Another Recession Indicator: NBC Blames Drop in Medical Services on Economy

NBC found yet another indicator of the troubled economy on Dec. 29.


“Nightly News” detected a drop in certain medical services and blamed it on economic hardship – citing examples from Pennsylvania, Kansas and Illinois where people have foregone medical care or prescriptions because they could no longer afford to pay for it – all because of the economy of course.


“We are hearing so much on the fallout from the economic meltdown – now the latest indicator on how tough times really are,” Lester Holt said. “New evidence that Americans are taking chances with their health and even their lives because they’re financially strapped.”

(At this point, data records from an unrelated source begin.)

===== src/rtl/cross_bar_pkg.sv =====
// Shared crossbar types: arbitration state encoding and the round-robin index step.
package cross_bar_pkg;

  typedef enum logic [1:0] {
    IDLE   = 2'd0,
    ACTIVE = 2'd1
  } arb_state_t;

  function automatic int unsigned rr_next(input int unsigned idx, input int unsigned n);
    return (idx + 1 >= n) ? 0 : idx + 1;
  endfunction

endpackage


===== src/rtl/rr_arbiter.sv =====
// Combinational round-robin pick: first requester after last_grant, wrapping at CHANNEL_NO.
module rr_arbiter
  import cross_bar_pkg::*;
#(
  parameter int CHANNEL_NO = 4,
  parameter int MSEL_WIDTH = $clog2(CHANNEL_NO)
) (
  input  logic [CHANNEL_NO-1:0] req,
  input  logic [MSEL_WIDTH-1:0] last_grant,
  output logic [MSEL_WIDTH-1:0] grant,
  output logic                  any_req
);

  int unsigned           idx;
  logic [MSEL_WIDTH-1:0] cand;
  logic                  found;

  always_comb begin
    grant = '0;
    found = 1'b0;
    cand  = '0;
    idx   = 32'(last_grant);
    for (int i = 0; i < CHANNEL_NO; i++) begin
      idx  = rr_next(idx, CHANNEL_NO);
      cand = MSEL_WIDTH'(idx);
      if (!found && req[cand]) begin
        grant = cand;
        found = 1'b1;
      end
    end
    any_req = |req;
  end

endmodule
===== src/rtl/mult_share_ctrl.sv =====
// mult_share_ctrl: round-robin shared shift-add 3x4 multiplier built on one 4-bit ripple-carry adder
module mult_share_ctrl (
  input  logic       clk,
  input  logic       rst,
  input  logic       req0,
  input  logic [2:0] a0,
  input  logic [3:0] b0,
  input  logic       req1,
  input  logic [2:0] a1,
  input  logic [3:0] b1,
  output logic       gnt0,
  output logic       gnt1,
  output logic       busy,
  output logic       done,
  output logic       done_id,
  output logic [6:0] mul
);
  typedef enum logic [2:0] {IDLE, ADD0, ADD1, ADD2, DONE} state_t;
  state_t state, state_nxt;
  logic       pri, id, sel;
  logic [2:0] a;
  logic [3:0] b, win, sum;
  logic [4:0] cy;
  logic [6:0] acc, acc_nxt;
  logic [1:0] step;
  assign sel  = (req0 & req1) ? pri : req1;
  assign busy = state != IDLE;
  assign done = state == DONE;
  always_comb begin
    state_nxt = state;
    gnt0 = 1'b0;
    gnt1 = 1'b0;
    case (state)
      IDLE: if (!rst && (req0 | req1)) begin
        gnt0 = ~sel;
        gnt1 = sel;
        state_nxt = ADD0;
      end
      ADD0:    state_nxt = ADD1;
      ADD1:    state_nxt = ADD2;
      ADD2:    state_nxt = DONE;
      default: state_nxt = IDLE;
    endcase
  end
  assign step = state == ADD1 ? 2'd1 : state == ADD2 ? 2'd2 : 2'd0;
  // bits above the adder window are always zero here, so the carry lands directly at bit step+4
  assign win   = 4'(acc >> step);
  assign cy[0] = 1'b0;
  for (genvar i = 0; i < 4; i++) begin : g_fa
    assign sum[i]  = win[i] ^ b[i] ^ cy[i];
    assign cy[i+1] = (win[i] & b[i]) | (cy[i] & (win[i] ^ b[i]));
  end
  assign acc_nxt = a[step] ? (acc & ~(7'h7f << step)) | (7'({cy[4], sum}) << step) : acc;
  always_ff @(posedge clk) begin
    if (rst) begin
      state   <= IDLE;
      pri     <= 1'b0;
      id      <= 1'b0;
      a       <= '0;
      b       <= '0;
      acc     <= '0;
      mul     <= '0;
      done_id <= 1'b0;
    end else begin
      state <= state_nxt;
      if (gnt0 | gnt1) begin
        a   <= sel ? a1 : a0;
        b   <= sel ? b1 : b0;
        id  <= sel;
        pri <= ~sel;
        acc <= '0;
      end else if (state inside {ADD0, ADD1, ADD2}) begin
        acc <= acc_nxt;
      end
      if (state == ADD2) begin
        mul     <= acc_nxt;
        done_id <= id;
      end
    end
  end
endmodule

NBC correspondent Jeff Rossen’s report began with John Murphy, a diabetic from Hershey, Pa., who stopped taking his insulin medication as a result of the recession.


“I have to choose either to put food on the table and clothing on my kid’s back or take my medication,” Murphy said to “Nightly News.”


However, that caused Murphy to have to make an emergency room visit – an epidemic that is the result of the financial crisis according to Rossen.


“For the first time in more than a decade, surveys show Americans are filling fewer prescriptions, unable to afford them,” Rossen said. “Eleven percent say they’re cutting back or splitting pills.”


It isn’t just prescriptions, according to Rossen, but scheduled doctor’s visits that are falling off too.


“This sudden drop in prescriptions isn’t the only problem,” Rossen said. “Now people are skipping their doctor’s appointments altogether. According to a new study, 36 percent of Americans have put off needed care and that may cost all of us in the end.”


And this will cost Americans more according to one expert interviewed by NBC. He made the case that if Americans seek medical treatment early on, it is more cost efficient for everyone. He noted that people dropping prescriptions and visits will be a burden.


“It’ll tend to raise the cost of health care just simply because they wait ’til they become extremely ill so their care becomes more expensive,” Dr. James King of the American Academy of Family Physicians said to “Nightly News.”


Rossen also noted the spike in emergency room visits in U.S. hospitals, but didn’t cite financial experts who don’t correlate economic hardship with a falloff in medical services. In fact, health care stocks are traditionally thought to be defensive plays during an economic downturn as a Nov. 1 Associated Press pointed out.


“With an aging population and the largest health care spending in the world, the nation’s medical sector could fare perhaps best of all,” AP said. “During economic downturns, sales of prescription drugs and medical devices tend to hold up better than nonessential goods, noted David Wyss, chief economist of Standard and Poor’s.” 

“Generally, you're looking for things that are necessities, not luxuries,” Wyss said to AP. “People get sick and need medical care regardless of the state of the economy.”